So I'm having a hard time with understanding why pivotal altitude changes.
First, keep in mind that the pylon must stay positioned not only horizontally, but vertically, too. In this example, we'll assume we want it exactly on the wingtip leading edge.
Let's say you're flying 1500 feet above the ground when you reach the abeam position of a pylon, exactly 1/4 nm away, and you roll into a 30 degree bank. We'll also assume you have 100 TAS and there is no wind. There are two things to evaluate:
- Does this bank put the pylon on your wingtip, and
- Will the bank angle produce a radius of turn equal to your present distance from the pylon?
The first question is easy to answer: your bank angle needs to be the same as the angle from you to the pylon. You can calculate this by atan(altitude/distance), as shown in the figure below. For the current scenario, atan(1500/1519) = 44.6 degrees. Let's call it 45 degrees. So, at this altitude and this distance away from the pylon, only a 45 degree bank would put the pylon right on the wingtip.
The conclusions, based on the math above:
- For a given distance away from the pylon, you need a steeper bank the higher your altitude.
- Conversely, for a given altitude, you need a shallower bank the further you are from the pylon.
Now for the second question. The 45 degree bank, at a constant airspeed, will produce a turn of a specific radius.
If this radius is exactly the same as the present distance from the pylon, then the aircraft's wingtip will remain on the pylon because the aircraft will fly a perfect circle around the pylon, with the pylon at the center. But if the resulting turn radius is different from the distance to the pylon, the aircraft will essentially be flying a circle around some other
imaginary pylon.
From the figure below, you can see that at the moment of banking, the aircraft is positioned on the circumference of several potential flight paths. Which one it actually follows will depend on the bank angle chosen. For a given airspeed, there is only one bank angle that will produce a turn of the proper radius, a radius equal to the present distance from the pylon. When the bank angle is wrong, then the radius will be wrong, and the wing tip will not remain aligned with the real pylon.
In our current scenario, the 30 degree bank that the pilot initiated will not put the pylon on the wingtip, so that bank is a non-starter. However, if the aircraft rolls over into the required 45 degree bank, it will follow the flight path of the steep bank in the figure above.

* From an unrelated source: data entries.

[config.mk]
export PLATFORM = sky130hd
export DESIGN_NAME = ior_regs
export DESIGN_NICKNAME = d
export VERILOG_FILES = /design/src/design/ior_pkg.sv /design/src/design/ior_regs.sv
export SDC_FILE = /design/constraint.sdc
export NUM_CORES = 1
export LEC_CHECK = 0
export ABC_CLOCK_PERIOD_IN_PS = 1700
export BUFFER_PORTS_ARGS = -buffer_cell sky130_fd_sc_hd__buf_2
export CAP_MARGIN = 20
export CORE_MARGIN = 2
export CORE_UTILIZATION = 32
export CTS_CLUSTER_SIZE = 25
export DETAILED_ROUTE_END_ITERATION = 10
export SLEW_MARGIN = 40
export SYNTH_ARGS = -nofsm -noshare
export SYNTH_HDL_FRONTEND = slang
export SYNTH_SLANG_ARGS = --single-unit
[constraint.sdc]
create_clock -name clk -period 1.7 [get_ports clk]
set_input_delay 0.17 -clock clk [delete_from_list [all_inputs] [get_ports clk]]
set_output_delay 0.17 -clock clk [all_outputs]
set_load 0.05 [all_outputs]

The pylon will move ahead of the wing tip.
One way to solve this problem: since lower altitudes require shallower bank angles to position the pylon vertically, you could descend and shallow out your bank.
There must be some altitude at which the bank required to position the pylon vertically will be exactly the bank that produces a circle of the required radius. This is pivotal altitude.
How to Use This
Assuming the initial conditions given above, and tossing in a 45 degree bank, since the pylon is moving ahead of the wing, the pilot knows his turn radius is too tight, so he needs to descend to an altitude where he can apply a lower bank angle. Since power must remain constant, he initiates this descent by pushing forward on the yoke.
If the pilot were flying only 500 feet above the ground, the required bank angle to position the pylon vertically would be only 18 degrees, but this bank angle would produce a turn radius that is too large, and the pilot would see the pylon move behind the wing. Since higher altitudes allow steeper banks, the pilot needs to climb to a higher altitude where the bank angle required to vertically center the pylon would also produce a turn of the required radius.
Wind
Adding back the wind doesn't change the nature of the analysis, it just changes the values of some of the variables we've already discussed. Most importantly, the effective velocity of the aircraft changes due to the existence of a head or tailwind, which changes the radius of the circle being flown at every point around the pylon. And, the wind may blow the aircraft closer or further from the pylon, changing the required bank angle to keep the pylon centered vertically.
For instance, an increasing headwind slows down the velocity of the aircraft with respect to the ground and the turn radius with respect to the ground will get smaller, tending the aircraft to turn too tightly. This would cause the pylon to move ahead of the wingtip reference. The pilot must descend in order to shallow out the bank so that the turn radius will increase.